While these events had nothing to do with the Socialist cause, they have had a lasting impact, worldwide. That impact has been and still is an obstacle for the SPGB and others, as too many workers still believe that to argue for Communism / Socialism / Marxism is no better than wanting another Stalinist dictatorship.

But, almost from the start, the Socialist Party of Great Britain (SPGB) was sceptical about the claims that Lenin's Bolshevik minority were establishing Socialism, or that they could hold power as a minority except by force, i.e. as a dictatorship. Over time, more and more evidence came out showing how right we were.

Leninists claimed that Russian 'state Socialism' or state capitalism meant that Socialism had been achieved, even though Russian workers still had to work as wage-slaves. So we, the real Socialists, have had to waste time explaining the meaning of the words we use, with basic questions of definition having to be fought over.

Even now, many generations later, this still continues to be a never-ending, tiresome and sterile dispute.

Leninism's lying claim has been aided and abetted by powerful political voices utterly opposed to Marxism or Socialism, from Churchill onwards. That lie is still regularly reinforced by dictionary definitions which usually define socialism as being about state ownership or state control. It is supported by the Labour Party's nationalisation and 'welfare state' policies, always described as 'socialist' both by supporters and opponents. In the US, where any ideas about state support for workers' healthcare are widely denounced as 'socialist', a prominent Trump supporter has put out on social media a video showing herself armed with a semi-automatic gun, shooting at a vehicle painted with the word Socialism. The message was obvious.

Lessons from the Kronstadt Massacre

In 1917 sailors at the Baltic naval base, near Petersburg, had spearheaded Lenin's November coup. But, just years later, in March 1921, they mutinied, as they realised that Lenin's slogan "All Power to the Soviets" was mere rhetoric. Instead, Lenin had imposed a dictatorship of the Bolshevik Party in all spheres of society: "All power to the Party"!

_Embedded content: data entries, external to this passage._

## config.mk

```make
export PLATFORM = sky130hd
export DESIGN_NAME = usb_config_descriptor_endpoint_parser
export DESIGN_NICKNAME = d
export VERILOG_FILES = /design/src/ucdep_pkg.sv /design/src/usb_config_descriptor_endpoint_parser.sv
export SDC_FILE = /design/constraint.sdc
export NUM_CORES = 1
export LEC_CHECK = 0
export BUFFER_PORTS_ARGS = -buffer_cell sky130_fd_sc_hd__buf_4
export CORE_UTILIZATION = 55
export DETAILED_ROUTE_END_ITERATION = 16
export HOLD_SLACK_MARGIN = 0.02
export PLACE_DENSITY = 0.81
export SETUP_SLACK_MARGIN = 0.1
export SLEW_MARGIN = 20
export SYNTH_ARGS = -nofsm -noshare
export SYNTH_HDL_FRONTEND = slang
export SYNTH_SLANG_ARGS = --single-unit
```

## constraint.sdc

```tcl
create_clock -name clock -period 5.5 [get_ports clock]
set_clock_uncertainty 0.15 [all_clocks]
set_input_delay 1.1 -clock clock [delete_from_list [all_inputs] [get_ports clock]]
set_output_delay 1.1 -clock clock [all_outputs]
set_load 0.01 [all_outputs]
```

Since 1902 (What Is To Be Done?), Lenin had argued for a 'vanguard' party, organised like an army with orders and instructions issued by the leader / leaders, out through the party ranks, and so on - down to the 'masses'. But there was nothing in his top-down scheme of things to allow for workers having their own independent organisations.

Whether these were Soviets or trade unions, the media, education, science and research, music and art, etc, all had to be under the control of this 'vanguard party'. In a one-party state, the 'leading role of the party' is a sure-fire recipe for dictatorship, not democracy.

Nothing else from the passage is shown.